Salm: Man darf die Kuh nicht schlachten, die man melken will - Hohe Erbschaftsteuer bedroht Familienbetriebe in Land und Forst

Berlin (ots) - "Man darf die Kuh nicht schlachten, die man melken will." Wir hoffen,dass das Bundesverfassungsgericht morgen die bisherigen Verschonungsregeln für Betriebserben in Land und Forst bestätigt, denn sonst würde die Wirtschaftskraft im ländlichen Raum erheblich geschwächt, sagte Michael Prinz zu Salm-Salm, Vorsitzender der Arbeitsgemeinschaft der Grundbesitzerverbände e.V. (ARGE) am Dienstag in Berlin. Er appellierte an die Politiker der Großen Koalition nach Urteilsverkündung mit den betroffenen Familienunternehmen das Gespräch zu suchen.

Wie eine Umfrage der ARGE bei ihren Mitgliedern jetzt ergab, müssten zahlreiche Land- und Forstwirte 20-30 Prozent ihrer Flächen verkaufen, um die Erbschaftsteuer zahlen zu können. Bei manchen drohe sogar die Betriebsauflösung. Besonders kritisch sei es in den neuen Bundesländern, wo die Betriebe oft fremdfinanziert sind. Im Forst würde dreimal vererbt, bis das erste Mal geerntet wird. Da sei eine Erbschaftsteuer bei jeder Betriebsübergabe gar nicht zu stemmen. "Denn das Vermögen des Betriebes liegt nicht als Bargeld auf der Bank, sondern steckt im Familienunternehmen", so Prinz Salm. Rund 90 Prozent aller landwirtschaftlichen Betriebe in Deutschland sind Familienunternehmen. Die träfe eine Verschärfung des Erbschaftsteuergesetzes besonders hart, denn sie sind branchenbedingt standorttreu und wirtschaften generationenübergreifend.

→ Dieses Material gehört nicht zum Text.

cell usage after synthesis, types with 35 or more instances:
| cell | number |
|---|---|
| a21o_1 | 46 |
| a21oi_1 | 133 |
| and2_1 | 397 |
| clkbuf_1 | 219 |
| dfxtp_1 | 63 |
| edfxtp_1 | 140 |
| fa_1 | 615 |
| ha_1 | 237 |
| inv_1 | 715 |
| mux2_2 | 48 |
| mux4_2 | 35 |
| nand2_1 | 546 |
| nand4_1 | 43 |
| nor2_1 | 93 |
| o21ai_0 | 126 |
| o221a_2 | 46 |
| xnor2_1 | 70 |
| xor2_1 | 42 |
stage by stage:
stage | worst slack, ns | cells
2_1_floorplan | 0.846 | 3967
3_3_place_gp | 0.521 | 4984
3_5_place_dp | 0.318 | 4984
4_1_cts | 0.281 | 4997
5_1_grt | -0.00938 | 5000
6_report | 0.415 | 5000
## src/rtl/core/gmd_pkg.sv

```systemverilog
// Shared types and constants of the gzip member deframer.
`default_nettype none

package gmd_pkg;

  // Header parser phases, one-hot
  typedef enum logic [12:0] {
    PH_MAGIC0  = 13'b0000000000001,
    PH_MAGIC1  = 13'b0000000000010,
    PH_METHOD  = 13'b0000000000100,
    PH_FLAGS   = 13'b0000000001000,
    PH_FIXED   = 13'b0000000010000,
    PH_XLEN0   = 13'b0000000100000,
    PH_XLEN1   = 13'b0000001000000,
    PH_EXTRA   = 13'b0000010000000,
    PH_NAME    = 13'b0000100000000,
    PH_COMMENT = 13'b0001000000000,
    PH_HCRC    = 13'b0010000000000,
    PH_PAYLOAD = 13'b0100000000000,
    PH_DROP    = 13'b1000000000000
  } phase_t;

  // Final status codes
  localparam logic [2:0] ST_OK       = 3'd0;
  localparam logic [2:0] ST_MAGIC    = 3'd1;
  localparam logic [2:0] ST_METHOD   = 3'd2;
  localparam logic [2:0] ST_RESERVED = 3'd3;
  localparam logic [2:0] ST_TRUNC    = 3'd4;

  // Header constants
  localparam logic [7:0] MAGIC_BYTE0    = 8'h1f;
  localparam logic [7:0] MAGIC_BYTE1    = 8'h8b;
  localparam logic [7:0] METHOD_DEFLATE = 8'd8;
  localparam logic [7:0] FL_RESERVED    = 8'hE0;
  localparam int         FL_HCRC_BIT    = 1;
  localparam int         FL_EXTRA_BIT   = 2;
  localparam int         FL_NAME_BIT    = 3;
  localparam int         FL_COMMENT_BIT = 4;
  localparam logic [3:0] FIXED_START    = 4'd4;
  localparam logic [3:0] FIXED_END      = 4'd10;
  localparam logic [3:0] HCRC_END       = 4'd2;

  // Trailer delay line
  localparam int         TAIL_LEN  = 8;
  localparam logic [3:0] TAIL_FULL = 4'd8;

  // Header section levels for the section search
  localparam logic [1:0] LVL_EXTRA   = 2'd0;
  localparam logic [1:0] LVL_NAME    = 2'd1;
  localparam logic [1:0] LVL_COMMENT = 2'd2;
  localparam logic [1:0] LVL_HCRC    = 2'd3;

  // Output packing
  localparam int OUT_TDATA_W = 112;

  localparam int GMD_QUEUE_DEPTH = 4;

  // Classified item handed from the parser to the trailer stage
  typedef struct packed {
    logic [7:0] data;
    logic       pay;       // payload byte
    logic       last;      // final byte of the member
    logic [2:0] err;       // error code after this byte
    logic       hdr_done;  // header complete after this byte
  } gmd_entry_t;

endpackage

`default_nettype wire

```

## src/rtl/core/gzip_member_deframer_core.sv

```systemverilog
// gzip member deframer: header parser, item queue and trailer stage.
//
// Input channel in_*: one byte of a gzip member per item, in_tlast on the
// member's final byte. Result channel out_*: payload bytes (out_tuser = 0)
// and one closing status item per member (out_tuser = 1, out_tlast = 1)
// with status, trailer CRC-32 and size, and the payload byte count.
// The parser checks magic, method and reserved flags and skips the fixed
// header, extra field, name, comment and header CRC. Payload runs through an
// 8-byte delay line so the trailer is never passed on as payload.
// Throughput: one byte per cycle while the queue has room. A result is
// registered from the item at the head of the 4-entry queue; the final byte
// of a member can produce two results and holds the trailer stage for both.
// Stall: when out_tready is low the result register holds, the queue fills,
// and in_tready drops once the queue is full.
// Reset: the parser returns to the first magic byte, the queue empties and
// no result is valid. After every closing item all member state clears.
`default_nettype none

module gzip_member_deframer_core
  import gmd_pkg::*;
#(
  parameter int QUEUE_DEPTH = GMD_QUEUE_DEPTH
) (
  input  wire logic                   clk,
  input  wire logic                   rst_n,
  input  wire logic                   in_tvalid,
  output logic                        in_tready,
  input  wire logic [7:0]             in_tdata,   // [7:0] in_byte
  input  wire logic                   in_tlast,   // in_last
  output logic                        out_tvalid,
  input  wire logic                   out_tready,
  // [7:0] out_byte, [10:8] status, [42:11] expected_crc,
  // [74:43] trailer_size, [106:75] payload_length, [111:107] zero
  output logic [OUT_TDATA_W-1:0]      out_tdata,
  output logic                        out_tuser,  // item_kind
  output logic                        out_tlast   // is_final
);

  gmd_entry_t push_entry;
  gmd_entry_t head;
  logic       q_push, q_full, q_pop, q_empty;

  gmd_front u_front (
    .clk       (clk),
    .rst_n     (rst_n),
    .in_tvalid (in_tvalid),
    .in_tready (in_tready),
    .in_tdata  (in_tdata),
    .in_tlast  (in_tlast),
    .q_full    (q_full),
    .q_push    (q_push),
    .q_entry   (push_entry)
  );

  gmd_queue #(
    .DEPTH (QUEUE_DEPTH)
  ) u_queue (
    .clk        (clk),
    .rst_n      (rst_n),
    .push       (q_push),
    .push_entry (push_entry),
    .full       (q_full),
    .pop        (q_pop),
    .head       (head),
    .empty      (q_empty)
  );

  gmd_back u_back (
    .clk        (clk),
    .rst_n      (rst_n),
    .head       (head),
    .q_empty    (q_empty),
    .q_pop      (q_pop),
    .out_tvalid (out_tvalid),
    .out_tready (out_tready),
    .out_tdata  (out_tdata),
    .out_tuser  (out_tuser),
    .out_tlast  (out_tlast)
  );

endmodule

`default_nettype wire

```

## src/rtl/core/gmd_front.sv

```systemverilog
// Header parser: accepts bytes, walks the gzip header and classifies each byte.
`default_nettype none

module gmd_front
  import gmd_pkg::*;
(
  input  wire logic       clk,
  input  wire logic       rst_n,
  input  wire logic       in_tvalid,
  output logic            in_tready,
  input  wire logic [7:0] in_tdata,   // [7:0] in_byte
  input  wire logic       in_tlast,   // in_last
  input  wire logic       q_full,
  output logic            q_push,
  output gmd_entry_t      q_entry
);

  phase_t      phase_r, phase_nxt;
  logic [3:0]  idx_r, idx_nxt;
  logic [4:0]  flags_r, flags_nxt;
  logic [15:0] extra_r, extra_nxt;
  logic [2:0]  err_r, err_nxt;
  logic        accept;
  logic        is_pay;

  function automatic phase_t next_section(input logic [1:0] level, input logic [4:0] fl);
    phase_t ph;
    if (level <= LVL_EXTRA && fl[FL_EXTRA_BIT]) ph = PH_XLEN0;
    else if (level <= LVL_NAME && fl[FL_NAME_BIT]) ph = PH_NAME;
    else if (level <= LVL_COMMENT && fl[FL_COMMENT_BIT]) ph = PH_COMMENT;
    else if (level <= LVL_HCRC && fl[FL_HCRC_BIT]) ph = PH_HCRC;
    else ph = PH_PAYLOAD;
    return ph;
  endfunction

  assign in_tready = !q_full;
  assign accept    = in_tvalid && !q_full;

  always_comb begin
    phase_nxt = phase_r;
    idx_nxt   = idx_r;
    flags_nxt = flags_r;
    extra_nxt = extra_r;
    err_nxt   = err_r;
    is_pay    = 1'b0;
    case (phase_r)
      PH_MAGIC0: begin
        if (in_tdata == MAGIC_BYTE0) phase_nxt = PH_MAGIC1;
        else begin
          err_nxt   = ST_MAGIC;
          phase_nxt = PH_DROP;
        end
      end
      PH_MAGIC1: begin
        if (in_tdata == MAGIC_BYTE1) phase_nxt = PH_METHOD;
        else begin
          err_nxt   = ST_MAGIC;
          phase_nxt = PH_DROP;
        end
      end
      PH_METHOD: begin
        if (in_tdata == METHOD_DEFLATE) phase_nxt = PH_FLAGS;
        else begin
          err_nxt   = ST_METHOD;
          phase_nxt = PH_DROP;
        end
      end
      PH_FLAGS: begin
        if ((in_tdata & FL_RESERVED) != 8'd0) begin
          err_nxt   = ST_RESERVED;
          phase_nxt = PH_DROP;
        end else begin
          flags_nxt = in_tdata[4:0];
          idx_nxt   = FIXED_START;
          phase_nxt = PH_FIXED;
        end
      end
      PH_FIXED: begin
        idx_nxt = idx_r + 4'd1;
        if (idx_nxt >= FIXED_END) phase_nxt = next_section(LVL_EXTRA, flags_r);
      end
      PH_XLEN0: begin
        extra_nxt = {8'd0, in_tdata};
        phase_nxt = PH_XLEN1;
      end
      PH_XLEN1: begin
        extra_nxt = {in_tdata, extra_r[7:0]};
        if (extra_nxt == 16'd0) phase_nxt = next_section(LVL_NAME, flags_r);
        else phase_nxt = PH_EXTRA;
      end
      PH_EXTRA: begin
        extra_nxt = extra_r - 16'd1;
        if (extra_nxt == 16'd0) phase_nxt = next_section(LVL_NAME, flags_r);
      end
      PH_NAME: begin
        if (in_tdata == 8'd0) phase_nxt = next_section(LVL_COMMENT, flags_r);
      end
      PH_COMMENT: begin
        if (in_tdata == 8'd0) phase_nxt = next_section(LVL_HCRC, flags_r);
      end
      PH_HCRC: begin
        idx_nxt = idx_r + 4'd1;
        if (idx_nxt >= HCRC_END) phase_nxt = PH_PAYLOAD;
      end
      PH_PAYLOAD: begin
        is_pay = 1'b1;
      end
      PH_DROP: begin
      end
      default: begin
      end
    endcase
    // restart the header crc byte count on entry
    if (phase_nxt == PH_HCRC && phase_r != PH_HCRC) idx_nxt = 4'd0;
  end

  always_ff @(posedge clk) begin
    if (!rst_n) begin
      phase_r <= PH_MAGIC0;
      idx_r   <= 4'd0;
      flags_r <= 5'd0;
      extra_r <= 16'd0;
      err_r   <= ST_OK;
    end else if (accept) begin
      if (in_tlast) begin
        // member ends: back to the start for the next one
        phase_r <= PH_MAGIC0;
        idx_r   <= 4'd0;
        flags_r <= 5'd0;
        extra_r <= 16'd0;
        err_r   <= ST_OK;
      end else begin
        phase_r <= phase_nxt;
        idx_r   <= idx_nxt;
        flags_r <= flags_nxt;
        extra_r <= extra_nxt;
        err_r   <= err_nxt;
      end
    end
  end

  // header and dropped bytes cause no result unless they carry the last mark
  assign q_push           = accept && (is_pay || in_tlast);
  assign q_entry.data     = in_tdata;
  assign q_entry.pay      = is_pay;
  assign q_entry.last     = in_tlast;
  assign q_entry.err      = err_nxt;
  assign q_entry.hdr_done = (phase_nxt == PH_PAYLOAD);

endmodule

`default_nettype wire

```

## src/rtl/core/gmd_queue.sv

```systemverilog
// Short FIFO of classified items between the parser and the trailer stage.
`default_nettype none

module gmd_queue
  import gmd_pkg::*;
#(
  parameter int DEPTH = GMD_QUEUE_DEPTH
) (
  input  wire logic       clk,
  input  wire logic       rst_n,
  input  wire logic       push,
  input  wire gmd_entry_t push_entry,
  output logic            full,
  input  wire logic       pop,
  output gmd_entry_t      head,
  output logic            empty
);

  localparam int AW = (DEPTH > 1) ? $clog2(DEPTH) : 1;
  localparam int CW = $clog2(DEPTH + 1);

  gmd_entry_t       mem_r [DEPTH];
  logic [AW-1:0]    wr_ptr_r, wr_ptr_nxt;
  logic [AW-1:0]    rd_ptr_r, rd_ptr_nxt;
  logic [CW-1:0]    cnt_r, cnt_nxt;
  logic             do_push, do_pop;

  assign full    = (cnt_r == CW'(DEPTH));
  assign empty   = (cnt_r == '0);
  assign do_push = push && !full;
  assign do_pop  = pop && !empty;
  assign head    = mem_r[rd_ptr_r];

  always_comb begin
    wr_ptr_nxt = wr_ptr_r;
    rd_ptr_nxt = rd_ptr_r;
    cnt_nxt    = cnt_r;
    if (do_push) begin
      if (wr_ptr_r == AW'(DEPTH - 1)) wr_ptr_nxt = '0;
      else wr_ptr_nxt = wr_ptr_r + 1'b1;
    end
    if (do_pop) begin
      if (rd_ptr_r == AW'(DEPTH - 1)) rd_ptr_nxt = '0;
      else rd_ptr_nxt = rd_ptr_r + 1'b1;
    end
    if (do_push && !do_pop) cnt_nxt = cnt_r + 1'b1;
    else if (do_pop && !do_push) cnt_nxt = cnt_r - 1'b1;
  end

  always_ff @(posedge clk) begin
    if (!rst_n) begin
      wr_ptr_r <= '0;
      rd_ptr_r <= '0;
      cnt_r    <= '0;
    end else begin
      wr_ptr_r <= wr_ptr_nxt;
      rd_ptr_r <= rd_ptr_nxt;
      cnt_r    <= cnt_nxt;
    end
  end

  always_ff @(posedge clk) begin
    if (do_push) mem_r[wr_ptr_r] <= push_entry;
  end

endmodule

`default_nettype wire

```

## src/rtl/core/gmd_back.sv

```systemverilog
// Trailer stage: 8-byte delay line, payload count and result register.
`default_nettype none

module gmd_back
  import gmd_pkg::*;
(
  input  wire logic                   clk,
  input  wire logic                   rst_n,
  input  wire gmd_entry_t             head,
  input  wire logic                   q_empty,
  output logic                        q_pop,
  output logic                        out_tvalid,
  input  wire logic                   out_tready,
  output logic [OUT_TDATA_W-1:0]      out_tdata,
  output logic                        out_tuser,
  output logic                        out_tlast
);

  logic [7:0]  tail_r [TAIL_LEN];
  logic [7:0]  tail_nxt [TAIL_LEN];
  logic [7:0]  tail_sh [TAIL_LEN];
  logic [7:0]  tail_fin [TAIL_LEN];
  logic [3:0]  fill_r, fill_nxt;
  logic [31:0] count_r, count_nxt;
  logic        pay_done_r, pay_done_nxt;
  logic        out_valid_r, out_valid_nxt;
  logic        kind_r, kind_nxt;
  logic        final_r, final_nxt;
  logic [7:0]  byte_r, byte_nxt;
  logic [2:0]  status_r, status_nxt;
  logic [31:0] crc_r, crc_nxt;
  logic [31:0] size_r, size_nxt;
  logic [31:0] len_r, len_nxt;
  logic        can_load, go, fill_full, emit_pay, absorb;
  logic [3:0]  fill_fin;
  logic [2:0]  st;

  assign can_load  = !out_valid_r || out_tready;
  assign go        = can_load && !q_empty;
  assign fill_full = (fill_r >= TAIL_FULL);
  assign emit_pay  = head.pay && fill_full && !pay_done_r;
  assign absorb    = head.pay && !fill_full && !pay_done_r;

  always_comb begin
    for (int i = 0; i < TAIL_LEN - 1; i++) tail_sh[i] = tail_r[i + 1];
    tail_sh[TAIL_LEN - 1] = head.data;
    for (int i = 0; i < TAIL_LEN; i++) tail_fin[i] = absorb ? tail_sh[i] : tail_r[i];
  end

  assign fill_fin = absorb ? (fill_r + 4'd1) : fill_r;

  always_comb begin
    if (head.err != ST_OK) st = head.err;
    else if (!head.hdr_done || fill_fin < TAIL_FULL) st = ST_TRUNC;
    else st = ST_OK;
  end

  always_comb begin
    for (int i = 0; i < TAIL_LEN; i++) tail_nxt[i] = tail_r[i];
    fill_nxt      = fill_r;
    count_nxt     = count_r;
    pay_done_nxt  = pay_done_r;
    out_valid_nxt = out_valid_r && !out_tready;
    kind_nxt      = kind_r;
    final_nxt     = final_r;
    byte_nxt      = byte_r;
    status_nxt    = status_r;
    crc_nxt       = crc_r;
    size_nxt      = size_r;
    len_nxt       = len_r;
    q_pop         = 1'b0;
    if (go) begin
      if (emit_pay) begin
        // oldest held byte leaves the delay line as payload
        out_valid_nxt = 1'b1;
        kind_nxt      = 1'b0;
        final_nxt     = 1'b0;
        byte_nxt      = tail_r[0];
        status_nxt    = ST_OK;
        crc_nxt       = 32'd0;
        size_nxt      = 32'd0;
        len_nxt       = 32'd0;
        for (int i = 0; i < TAIL_LEN; i++) tail_nxt[i] = tail_sh[i];
        count_nxt = count_r + 32'd1;
        if (head.last) pay_done_nxt = 1'b1;
        else q_pop = 1'b1;
      end else begin
        if (absorb) begin
          for (int i = 0; i < TAIL_LEN; i++) tail_nxt[i] = tail_sh[i];
          fill_nxt = fill_r + 4'd1;
        end
        if (head.last) begin
          out_valid_nxt = 1'b1;
          kind_nxt      = 1'b1;
          final_nxt     = 1'b1;
          byte_nxt      = 8'd0;
          status_nxt    = st;
          crc_nxt       = (st == ST_OK) ?
                          {tail_fin[3], tail_fin[2], tail_fin[1], tail_fin[0]} : 32'd0;
          size_nxt      = (st == ST_OK) ?
                          {tail_fin[7], tail_fin[6], tail_fin[5], tail_fin[4]} : 32'd0;
          len_nxt       = count_r;
          fill_nxt      = 4'd0;
          count_nxt     = 32'd0;
          pay_done_nxt  = 1'b0;
        end
        q_pop = 1'b1;
      end
    end
  end

  always_ff @(posedge clk) begin
    if (!rst_n) begin
      fill_r      <= 4'd0;
      count_r     <= 32'd0;
      pay_done_r  <= 1'b0;
      out_valid_r <= 1'b0;
    end else begin
      fill_r      <= fill_nxt;
      count_r     <= count_nxt;
      pay_done_r  <= pay_done_nxt;
      out_valid_r <= out_valid_nxt;
    end
  end

  always_ff @(posedge clk) begin
    for (int i = 0; i < TAIL_LEN; i++) tail_r[i] <= tail_nxt[i];
    kind_r   <= kind_nxt;
    final_r  <= final_nxt;
    byte_r   <= byte_nxt;
    status_r <= status_nxt;
    crc_r    <= crc_nxt;
    size_r   <= size_nxt;
    len_r    <= len_nxt;
  end

  assign out_tvalid = out_valid_r;
  assign out_tuser  = kind_r;
  assign out_tlast  = final_r;
  assign out_tdata  = {5'd0, len_r, size_r, crc_r, status_r, byte_r};

endmodule

`default_nettype wire

```

## config.mk

```make
export PLATFORM = sky130hd
export DESIGN_NAME = gzip_member_deframer_core
export DESIGN_NICKNAME = d
export VERILOG_FILES = /design/src/rtl/core/gmd_pkg.sv /design/src/rtl/core/gzip_member_deframer_core.sv /design/src/rtl/core/gmd_front.sv /design/src/rtl/core/gmd_queue.sv /design/src/rtl/core/gmd_back.sv
export SDC_FILE = /design/constraint.sdc
export NUM_CORES = 1
export LEC_CHECK = 0
export ABC_AREA = 1
export BUFFER_PORTS_ARGS = -buffer_cell sky130_fd_sc_hd__buf_4
export CAP_MARGIN = 20
export CORE_ASPECT_RATIO = 0.6
export CORE_MARGIN = 1.5
export CORE_UTILIZATION = 25
export CTS_BUF_LIST = sky130_fd_sc_hd__clkbuf_8
export CTS_CLUSTER_SIZE = 20
export DETAILED_ROUTE_END_ITERATION = 10
export PLACE_DENSITY = 0.38
export SLEW_MARGIN = 20
export SYNTH_ARGS = -nofsm -noshare
export SYNTH_HDL_FRONTEND = slang
export SYNTH_SLANG_ARGS = --single-unit
```

## constraint.sdc

```tcl
create_clock -name clk -period 4.85 [get_ports clk]
set_clock_uncertainty 0.1 [all_clocks]
set_input_delay 0.2425 -clock clk [delete_from_list [all_inputs] [get_ports clk]]
set_output_delay 0.2425 -clock clk [all_outputs]
set_load 0.005 [all_outputs]
```

==> out/results.ini, run 1 <==
[setup_path]
end_kind=flip-flop
critical_path_class=reg -> reg
critPathMaxFanout=42
crit_path_start_kind=flip-flop
required_ns=5.28
critPathArrivalTime_ns=4.22

[pwr]
p_leak_uw=0.00671
ir_worst_vdd_mv=0.405
power_density_mw_per_mm2=548
swShare_pct=35.4
p_seq_share_pct=47.1
pwr-share-clk_pct=24.2
combPwrFrac_pct=28.7
power.internal_uw=6160
switching_power_uw=3380

[global_routing]
overflow=0
antenna_found_initial=0
use_met2_pct=19.1
use_met3_pct=2.81
grt_pass1_wl_um=64400
grt_busiest_layer=met1
grt_max_degree=110
grt_util_met1_pct=21.4
track_usage_pct=13.8
grt_pass1_vias=10988

[route]
drt_iter0_drc=889
drc=0
drtPass1Iterations=5
routedWlPerCell_um=16.0
vias=11287
routed_via_density=4.43
ant_nets=0
wl_um=40800

[placement]
place_congestion=0.856
hpwl_um=28300
io_buffers=123

[floorplan]
rows=68
die_area_mm2=0.0595
io_pins=129
start_util_pct=25.3
die_w_um=314
coreArea_mm2=0.0573
die_y_um=189

[layout]
final_cell_mix=nand2_1 (384), edfxtp_1 (228), nor2_1 (211), inv_1 (167), buf_4 (135)
diodes=0
final_nets=1765
final_common_cell=nand2_1
utilization_pct=30.3
fillers=6079
area_growth_pct=20.1
layout-drive-gt1-share_pct=14.8

[cts]
clock_latency_ns=0.63
clock-sinks=315
postCtsSetupBuffers=0
clockBufferDepth=3
h-tree-depth=2
root_buffer=clkbuf_8
cts_buffers=53
cts.clk_slew.worst_paths_ns=0.07
cts_tree=done

[timing]
slew_headroom_pct=38.3
tightest_slew_ns=0.924
setup_viol=0
final_hold_viol_count=0
rsz0062_at_grt=no
fmax_mhz=264
period_minus_slack_ns=3.79
finalMaxSlewViolations=0
min_period_over_period_pct=78.2
setup-tns-final_ns=0

[synth]
synth_top_family_by_area=simple AND/OR/NAND/NOR gates
netlist_instances=1584
ys_seq_area_share_pct=59.3
synth-seq-cells=315
synthDistinctLibCells=52
synth_compound_area_share_pct=9.65
synth_mux_area_share_pct=0
netlist_area_mm2=0.0145
yosys.area_share.simple_pct=23.3
yosys.area_share.adder_pct=1.26
yosysWarnings=0
syn_avg_cell_area_um2=9.15
synthXorXnorAreaFrac_pct=0.725

[flow_run]
max_cap_violations=0

[min_path]
hp-start=in_tvalid
hp-class=in -> reg

[outcome]
status=complete, no violations

## metrics by stage
stage,instance area (um2),setup WS [ns],hold WS [ns],instances,total power [uW]
floorplan,14500,0.769,0.241,1588,6000
global placement,16300,1.09,0.340,2442,7380
detailed placement,16300,1.03,0.340,2442,7380
CTS,17400,0.944,0.229,2548,9770
global route,17400,0.490,0.283,2548,10300
finish,17400,1.06,0.281,2548,9540
## synth_stat cells, drive strengths merged
| cell type | instances | area share [%] |
|---|---|---|
| nor4 | 12 | 0.52 |
| fa | 1 | 0.14 |
| a22oi | 8 | 0.41 |
| nor3b | 1 | 0.052 |
| a31oi | 2 | 0.13 |
| o32ai | 1 | 0.060 |
| and3b | 1 | 0.060 |
| buf | 17 | 0.75 |
| inv | 153 | 4.0 |
| o21ai | 82 | 2.9 |
| nor2 | 230 | 6.5 |
| a21boi | 2 | 0.10 |
| nand2 | 397 | 11 |
| a32o | 3 | 0.21 |
| ha | 13 | 1.1 |
| xor2 | 10 | 0.60 |
| xnor2 | 2 | 0.12 |
| clkbuf | 35 | 0.91 |
| a21oi | 132 | 4.6 |
| or2 | 1 | 0.043 |
| dfxtp | 87 | 12 |
| a31o | 1 | 0.060 |
| edfxtp | 228 | 47 |
| a211oi | 4 | 0.21 |
| nand3b | 6 | 0.31 |
| and3 | 3 | 0.13 |
| conb | 1 | 0.026 |
| clkinv | 4 | 0.14 |
| nand3 | 59 | 2.3 |
| o22ai | 22 | 0.99 |
| nand4 | 17 | 0.78 |
| and2 | 1 | 0.043 |
| nor3 | 48 | 2.0 |
## state kept, by name, indices dropped and copies added, names as in the netlist, 3 cells and up, named ones only
name,count
u_front.err_r,3
u_front.flags_r,4
u_back.byte_r,8
u_front.phase_r,13
u_back.crc_r,32
u_queue.cnt_r,3
u_back.size_r,32
u_front.idx_r,4
u_back.len_r,32
u_back.tail_r,64
u_back.count_r,32
u_front.extra_r,16
u_back.fill_r,4
u_back.status_r,3
u_queue.mem_r,56
## power by group through the flow
stage | clock [uW] | combinational [uW] | sequential [uW]
after floorplan | 0 | 1540 | 4450
after global placement | 0 | 2800 | 4580
after detailed placement | 0 | 2810 | 4570
after CTS | 2420 | 2820 | 4530
after global routing | 2540 | 3130 | 4600
final | 2310 | 2740 | 4500
## worst max-delay path: stages (launching register included)
cell and delay [ns]:
dfxtp_1 0.92, o21ai_1 0.19, o22ai_2 0.19, nand2_2 0.16, nor2_8 0.48, o21ai_2 0.38
nor3_4 0.28, nand2_2 0.11, nor3_4 0.19, nand3_4 0.19, inv_2 0.10, nand2_2 0.07
o21ai_1 0.12, nand2_1 0.06, nor2_1 0.11
## logic make-up (layout without fill, tap and decap cells)
group | after synthesis | in the layout
xor gates and xnor gates | 12 | 12
AOI/OAI and AO/OA | 257 | 257
DFF | 315 | 315
and+or+nand+nor | 776 | 776
buffers and inverters | 209 | 399
adders and majority gates | 14 | 14
other | 1 | 5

Laut Umfrage würden bei hohen Erbschaftsteuern Mitarbeiter entlassen und nötige Investitionen in Landmaschinen und Technik zurückgestellt werden müssen. Im Forst führe das zur Erhöhung des Holzeinschlages, damit der Betrag finanziert werden könne. Außerdem würde die Sanierung und Restaurierung von historischen und denkmalgeschützten Gebäuden drastisch reduziert. Rund 80 Prozent der etwa 1,3 Millionen Denkmäler in Deutschland gehören privaten Eigentümern. Prinz Salm: "Wenn das private Engagement wegfällt, hätte das dramatische Auswirkungen nicht nur auf die Wirtschaftskraft im ländlichen Raum, sondern auch auf die historische Vielfalt unserer Kulturlandschaft."